◆ Work request: In the records that follow, count the lines where the string "synthesis" appears, and give the count with nothing added.

─── Material supplied ───

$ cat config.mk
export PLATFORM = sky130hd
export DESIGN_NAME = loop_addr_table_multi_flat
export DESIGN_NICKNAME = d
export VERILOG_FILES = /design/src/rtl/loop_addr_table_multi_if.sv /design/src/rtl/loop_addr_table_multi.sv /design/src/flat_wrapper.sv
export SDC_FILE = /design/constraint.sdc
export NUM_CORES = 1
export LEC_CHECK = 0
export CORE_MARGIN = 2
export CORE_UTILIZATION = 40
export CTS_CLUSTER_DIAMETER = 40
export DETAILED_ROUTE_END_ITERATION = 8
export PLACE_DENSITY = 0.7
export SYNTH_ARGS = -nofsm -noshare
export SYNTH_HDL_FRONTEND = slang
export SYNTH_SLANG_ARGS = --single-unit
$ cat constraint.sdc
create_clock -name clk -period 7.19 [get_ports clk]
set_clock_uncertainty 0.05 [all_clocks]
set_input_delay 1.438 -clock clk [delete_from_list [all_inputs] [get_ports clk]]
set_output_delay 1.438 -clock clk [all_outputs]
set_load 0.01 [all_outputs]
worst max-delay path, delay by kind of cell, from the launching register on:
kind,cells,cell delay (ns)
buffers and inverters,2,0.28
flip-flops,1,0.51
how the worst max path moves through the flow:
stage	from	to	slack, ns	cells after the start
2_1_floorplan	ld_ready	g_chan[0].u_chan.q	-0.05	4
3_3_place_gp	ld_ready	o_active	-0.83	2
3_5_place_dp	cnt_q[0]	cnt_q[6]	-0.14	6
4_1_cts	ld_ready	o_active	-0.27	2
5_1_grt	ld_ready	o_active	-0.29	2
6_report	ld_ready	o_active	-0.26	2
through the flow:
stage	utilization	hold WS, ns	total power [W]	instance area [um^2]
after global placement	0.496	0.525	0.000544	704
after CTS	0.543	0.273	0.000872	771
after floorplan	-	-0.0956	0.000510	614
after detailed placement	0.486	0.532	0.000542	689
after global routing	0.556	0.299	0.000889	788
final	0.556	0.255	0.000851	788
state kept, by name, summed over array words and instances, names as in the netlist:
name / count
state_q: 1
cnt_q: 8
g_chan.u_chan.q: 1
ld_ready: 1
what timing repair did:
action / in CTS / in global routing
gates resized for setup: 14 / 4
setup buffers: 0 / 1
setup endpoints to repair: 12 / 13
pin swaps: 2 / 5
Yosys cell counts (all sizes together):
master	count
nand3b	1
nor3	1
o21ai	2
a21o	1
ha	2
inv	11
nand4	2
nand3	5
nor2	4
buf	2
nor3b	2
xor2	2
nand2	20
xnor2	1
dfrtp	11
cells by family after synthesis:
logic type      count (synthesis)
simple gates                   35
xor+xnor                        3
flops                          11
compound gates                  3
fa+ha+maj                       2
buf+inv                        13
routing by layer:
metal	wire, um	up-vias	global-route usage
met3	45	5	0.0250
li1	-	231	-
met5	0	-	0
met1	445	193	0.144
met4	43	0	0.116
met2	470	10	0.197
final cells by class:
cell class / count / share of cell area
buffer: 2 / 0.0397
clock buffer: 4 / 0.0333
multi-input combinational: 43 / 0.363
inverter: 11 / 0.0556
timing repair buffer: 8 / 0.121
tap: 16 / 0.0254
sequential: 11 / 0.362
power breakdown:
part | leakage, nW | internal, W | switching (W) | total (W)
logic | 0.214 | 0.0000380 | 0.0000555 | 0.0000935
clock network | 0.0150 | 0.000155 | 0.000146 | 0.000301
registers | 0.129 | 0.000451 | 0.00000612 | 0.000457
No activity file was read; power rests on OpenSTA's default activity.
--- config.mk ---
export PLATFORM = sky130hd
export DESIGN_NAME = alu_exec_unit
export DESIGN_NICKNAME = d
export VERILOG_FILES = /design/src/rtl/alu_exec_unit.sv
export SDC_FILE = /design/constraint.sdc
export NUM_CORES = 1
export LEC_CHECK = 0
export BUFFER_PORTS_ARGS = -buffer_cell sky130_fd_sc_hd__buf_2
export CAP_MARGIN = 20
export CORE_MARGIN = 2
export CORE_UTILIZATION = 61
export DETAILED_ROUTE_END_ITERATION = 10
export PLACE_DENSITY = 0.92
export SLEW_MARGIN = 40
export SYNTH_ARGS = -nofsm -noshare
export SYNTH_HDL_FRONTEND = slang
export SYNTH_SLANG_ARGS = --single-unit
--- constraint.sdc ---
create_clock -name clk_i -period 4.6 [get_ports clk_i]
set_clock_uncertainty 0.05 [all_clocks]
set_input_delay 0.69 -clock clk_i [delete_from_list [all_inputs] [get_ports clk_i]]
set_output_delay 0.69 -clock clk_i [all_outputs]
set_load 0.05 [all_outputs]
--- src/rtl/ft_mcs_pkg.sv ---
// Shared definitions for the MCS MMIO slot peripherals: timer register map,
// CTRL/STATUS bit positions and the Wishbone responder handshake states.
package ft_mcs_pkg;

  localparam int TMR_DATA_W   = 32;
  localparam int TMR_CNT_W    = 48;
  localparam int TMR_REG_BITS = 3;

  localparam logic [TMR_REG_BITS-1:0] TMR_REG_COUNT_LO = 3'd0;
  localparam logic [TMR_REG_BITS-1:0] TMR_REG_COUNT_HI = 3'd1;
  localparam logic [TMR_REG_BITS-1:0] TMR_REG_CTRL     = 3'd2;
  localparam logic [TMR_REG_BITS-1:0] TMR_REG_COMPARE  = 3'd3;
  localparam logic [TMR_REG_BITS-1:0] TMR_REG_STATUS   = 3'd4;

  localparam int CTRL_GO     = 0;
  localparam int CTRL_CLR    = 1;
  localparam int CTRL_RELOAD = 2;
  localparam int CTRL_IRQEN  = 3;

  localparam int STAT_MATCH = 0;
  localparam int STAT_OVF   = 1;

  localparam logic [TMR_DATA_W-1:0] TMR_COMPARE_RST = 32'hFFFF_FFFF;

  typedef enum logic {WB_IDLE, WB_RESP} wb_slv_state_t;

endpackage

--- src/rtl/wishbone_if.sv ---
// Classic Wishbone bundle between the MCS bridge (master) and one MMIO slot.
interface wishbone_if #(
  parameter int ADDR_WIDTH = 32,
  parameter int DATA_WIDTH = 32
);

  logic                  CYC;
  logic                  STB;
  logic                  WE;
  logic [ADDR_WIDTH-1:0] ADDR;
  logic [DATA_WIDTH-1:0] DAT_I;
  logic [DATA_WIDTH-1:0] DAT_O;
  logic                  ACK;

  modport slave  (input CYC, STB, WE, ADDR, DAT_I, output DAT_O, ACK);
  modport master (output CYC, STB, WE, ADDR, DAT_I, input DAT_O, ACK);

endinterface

───

◆ Your response: 2